T and I talked about whether I often got my needs met as a child. I explained that when I was unwell I often did not and was sent to school (ill) and that if I was actually allowed to be off sick felt compelled to stay in bed for the whole day because I otherwise felt guilty I wasn't at school. I recalled a memory of my father giving me sugar water in my favourite mug when I suffered from vomiting bugs, and the comfort that represented. T then asked me about other times when I was not unwell if that was not getting me the caring attention I deserved then what happened? I said that because my face was fairly expressionless it was hard to tell what I wanted. I said that had probably happened from the age of about 5 or 6, but T suspected it went back to when I was a young baby. What I realised I felt now was that I love to care for others, but am still extremely poor about getting my own needs met, even if it is something as simple as asking people not to bombard me with questions at work, or whether I would prefer the lighting in a therapy session high or low. It is here where my work needs to begin. It will be a change, and will take some time, but it has to start sooner rather than later so that I can begin to get my own needs met before I start to experience signs of distress, which I described as a deep pain in my diaphragm and like "static" down my arms. T asked me to move my arms which I did, and then to explore the possibility of just walking around the room. T asked me how I felt. I said that it had helped to calm me down a little.

We begun to talk about breathing. It turns out that actually inhalation is about the sympathetic nervous system (fight or flight system) whilst the exhalation is about the parasympathetic nervous system or (rest and digest system). When I (or anyone else suffering from trauma) goes into a "freeze" or playing dead, it is actually strangely enough the parasympathetic nervous system that has stopped the breath whilst there is an undercurrent of huge charge from the sympathetic nervous system (as if preparing to run from a tiger, Levine, 1997). We talked some more about how panic attacks occur when the breathing becomes both shallow and rapid and that there is too much carbon monoxide in the body. We discussed a breathing technique that I was already employing of inhaling for four counts and exhaling for six to re-balance and calm the body and discharge the held energy. I also explained how dance and walking helped me to discharge feelings of anger and we talked about 'Five Energies' (a form of dance) and stomping in the ground being a positive thing to do. I said that when I was angry my choreography became very "strong", dynamic and certainly grounding.

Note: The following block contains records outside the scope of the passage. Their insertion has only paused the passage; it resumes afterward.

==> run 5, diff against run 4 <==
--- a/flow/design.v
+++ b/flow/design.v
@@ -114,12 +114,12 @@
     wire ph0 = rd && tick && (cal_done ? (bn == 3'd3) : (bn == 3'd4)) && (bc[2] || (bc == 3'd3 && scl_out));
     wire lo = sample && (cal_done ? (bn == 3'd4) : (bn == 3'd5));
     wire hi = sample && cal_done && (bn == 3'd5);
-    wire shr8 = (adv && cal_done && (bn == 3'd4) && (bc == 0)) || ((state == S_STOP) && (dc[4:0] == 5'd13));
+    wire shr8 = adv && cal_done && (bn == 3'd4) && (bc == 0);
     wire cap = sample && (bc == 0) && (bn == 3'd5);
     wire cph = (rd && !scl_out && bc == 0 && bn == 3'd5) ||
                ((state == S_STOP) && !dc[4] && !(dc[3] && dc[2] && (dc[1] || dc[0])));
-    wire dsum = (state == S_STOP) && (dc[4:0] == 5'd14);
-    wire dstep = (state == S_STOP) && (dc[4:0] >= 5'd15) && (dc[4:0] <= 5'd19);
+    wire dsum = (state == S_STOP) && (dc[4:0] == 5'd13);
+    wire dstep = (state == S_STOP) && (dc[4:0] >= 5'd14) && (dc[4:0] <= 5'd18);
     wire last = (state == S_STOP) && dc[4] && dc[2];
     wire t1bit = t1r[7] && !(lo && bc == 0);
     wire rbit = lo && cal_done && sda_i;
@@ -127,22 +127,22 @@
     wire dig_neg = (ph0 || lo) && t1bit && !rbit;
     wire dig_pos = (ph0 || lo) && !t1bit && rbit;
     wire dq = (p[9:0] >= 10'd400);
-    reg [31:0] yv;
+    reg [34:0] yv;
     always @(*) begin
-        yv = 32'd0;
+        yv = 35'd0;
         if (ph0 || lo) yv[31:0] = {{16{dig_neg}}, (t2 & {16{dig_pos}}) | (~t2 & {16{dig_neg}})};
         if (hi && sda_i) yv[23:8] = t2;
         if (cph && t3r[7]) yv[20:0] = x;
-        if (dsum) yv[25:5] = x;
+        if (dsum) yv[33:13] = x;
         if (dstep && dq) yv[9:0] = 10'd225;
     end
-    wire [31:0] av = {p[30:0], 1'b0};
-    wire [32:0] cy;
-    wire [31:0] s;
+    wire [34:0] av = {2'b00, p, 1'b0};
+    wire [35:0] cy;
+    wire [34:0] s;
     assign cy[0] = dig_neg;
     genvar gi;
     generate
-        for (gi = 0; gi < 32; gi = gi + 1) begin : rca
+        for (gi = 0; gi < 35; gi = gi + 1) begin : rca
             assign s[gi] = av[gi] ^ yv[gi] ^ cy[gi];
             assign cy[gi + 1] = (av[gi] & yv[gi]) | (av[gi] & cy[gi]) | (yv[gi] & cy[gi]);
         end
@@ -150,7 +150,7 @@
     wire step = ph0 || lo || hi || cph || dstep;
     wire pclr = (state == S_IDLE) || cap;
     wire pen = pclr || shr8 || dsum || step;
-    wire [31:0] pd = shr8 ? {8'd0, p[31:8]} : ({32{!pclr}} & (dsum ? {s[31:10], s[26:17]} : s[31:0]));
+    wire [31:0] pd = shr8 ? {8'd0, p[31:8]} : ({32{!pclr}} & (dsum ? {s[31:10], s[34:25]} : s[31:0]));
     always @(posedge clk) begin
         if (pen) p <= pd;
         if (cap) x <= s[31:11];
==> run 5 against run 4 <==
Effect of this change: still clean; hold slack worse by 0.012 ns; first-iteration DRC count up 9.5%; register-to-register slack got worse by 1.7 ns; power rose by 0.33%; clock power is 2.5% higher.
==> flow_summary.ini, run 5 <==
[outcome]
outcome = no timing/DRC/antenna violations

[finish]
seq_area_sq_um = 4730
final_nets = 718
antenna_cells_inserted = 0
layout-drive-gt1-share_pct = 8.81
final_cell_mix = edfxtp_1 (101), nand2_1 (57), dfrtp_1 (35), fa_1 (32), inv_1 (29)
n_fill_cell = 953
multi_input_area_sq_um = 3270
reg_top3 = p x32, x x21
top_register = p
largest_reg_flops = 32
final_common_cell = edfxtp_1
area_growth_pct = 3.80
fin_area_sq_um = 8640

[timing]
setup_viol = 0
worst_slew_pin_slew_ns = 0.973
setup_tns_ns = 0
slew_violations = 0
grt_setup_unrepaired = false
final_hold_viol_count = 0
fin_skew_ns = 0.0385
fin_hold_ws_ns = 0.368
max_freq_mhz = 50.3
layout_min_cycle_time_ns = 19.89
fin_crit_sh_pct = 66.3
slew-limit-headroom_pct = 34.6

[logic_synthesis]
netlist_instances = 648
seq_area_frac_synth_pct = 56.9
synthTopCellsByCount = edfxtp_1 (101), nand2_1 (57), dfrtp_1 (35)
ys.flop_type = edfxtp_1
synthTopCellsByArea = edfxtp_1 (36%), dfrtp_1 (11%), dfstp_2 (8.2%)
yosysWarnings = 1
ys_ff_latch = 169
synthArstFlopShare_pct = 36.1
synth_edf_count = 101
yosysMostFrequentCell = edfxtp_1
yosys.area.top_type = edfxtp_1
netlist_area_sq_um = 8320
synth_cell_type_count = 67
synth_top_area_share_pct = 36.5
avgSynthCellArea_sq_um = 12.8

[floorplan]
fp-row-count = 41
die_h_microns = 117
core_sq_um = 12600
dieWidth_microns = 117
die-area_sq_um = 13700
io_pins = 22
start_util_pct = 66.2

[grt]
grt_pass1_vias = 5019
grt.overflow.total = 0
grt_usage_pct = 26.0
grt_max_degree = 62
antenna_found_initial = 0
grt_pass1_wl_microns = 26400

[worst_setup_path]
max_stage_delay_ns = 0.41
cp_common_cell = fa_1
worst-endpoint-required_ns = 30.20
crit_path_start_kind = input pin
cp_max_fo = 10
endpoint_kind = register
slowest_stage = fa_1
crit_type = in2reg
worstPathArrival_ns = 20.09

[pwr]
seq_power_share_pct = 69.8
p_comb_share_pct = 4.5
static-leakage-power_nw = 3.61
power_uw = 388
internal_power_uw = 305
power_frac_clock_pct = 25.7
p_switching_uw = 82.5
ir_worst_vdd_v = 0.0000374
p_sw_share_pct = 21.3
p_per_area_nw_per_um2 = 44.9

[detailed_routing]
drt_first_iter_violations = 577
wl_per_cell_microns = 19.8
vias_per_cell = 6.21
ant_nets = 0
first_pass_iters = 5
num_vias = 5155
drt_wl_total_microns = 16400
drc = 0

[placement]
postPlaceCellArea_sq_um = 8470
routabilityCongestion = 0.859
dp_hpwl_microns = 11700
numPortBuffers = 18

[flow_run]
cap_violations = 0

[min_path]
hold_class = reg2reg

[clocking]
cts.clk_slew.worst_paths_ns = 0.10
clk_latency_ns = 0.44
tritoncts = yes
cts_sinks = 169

As the session came to a close, I asked T what T's needs were and T said that T was hungry. I explained how I couldn't tell that, but it was a simple enough question to see what T's needs were. I threw T back the blue ball and my homework for this week in addition to continuing with the bath and skin-lotion work is to practice asking for what I want, particularly in avoiding being overloaded at work and avoiding my red state:

Signs of me being in the red:
·         Severe pain (major negative distraction
·         Being bombarded by questions
·         Being asked to explain a lot of things, one after the other
·         Suddenly feeling very fatigued/tired
·         Mood suddenly plummeting
·         Feeling fidgety and uncomfortable
·         Feeling as if drowning/submerging
·         Sudden need to be alone
·         Not being able to listen/concentrate to what I am being told
·         Failure to follow instructions and/or forgetting something
·         Feeling weepy
·         Feeling dissociated and uncomfortable in my body
·         Wanting to throw a tantrum and shout
·         Feeling angry because my needs are not being met (because people cannot ‘see’ what is happening or for me to be able to explain ‘what’ I need in order to feel better.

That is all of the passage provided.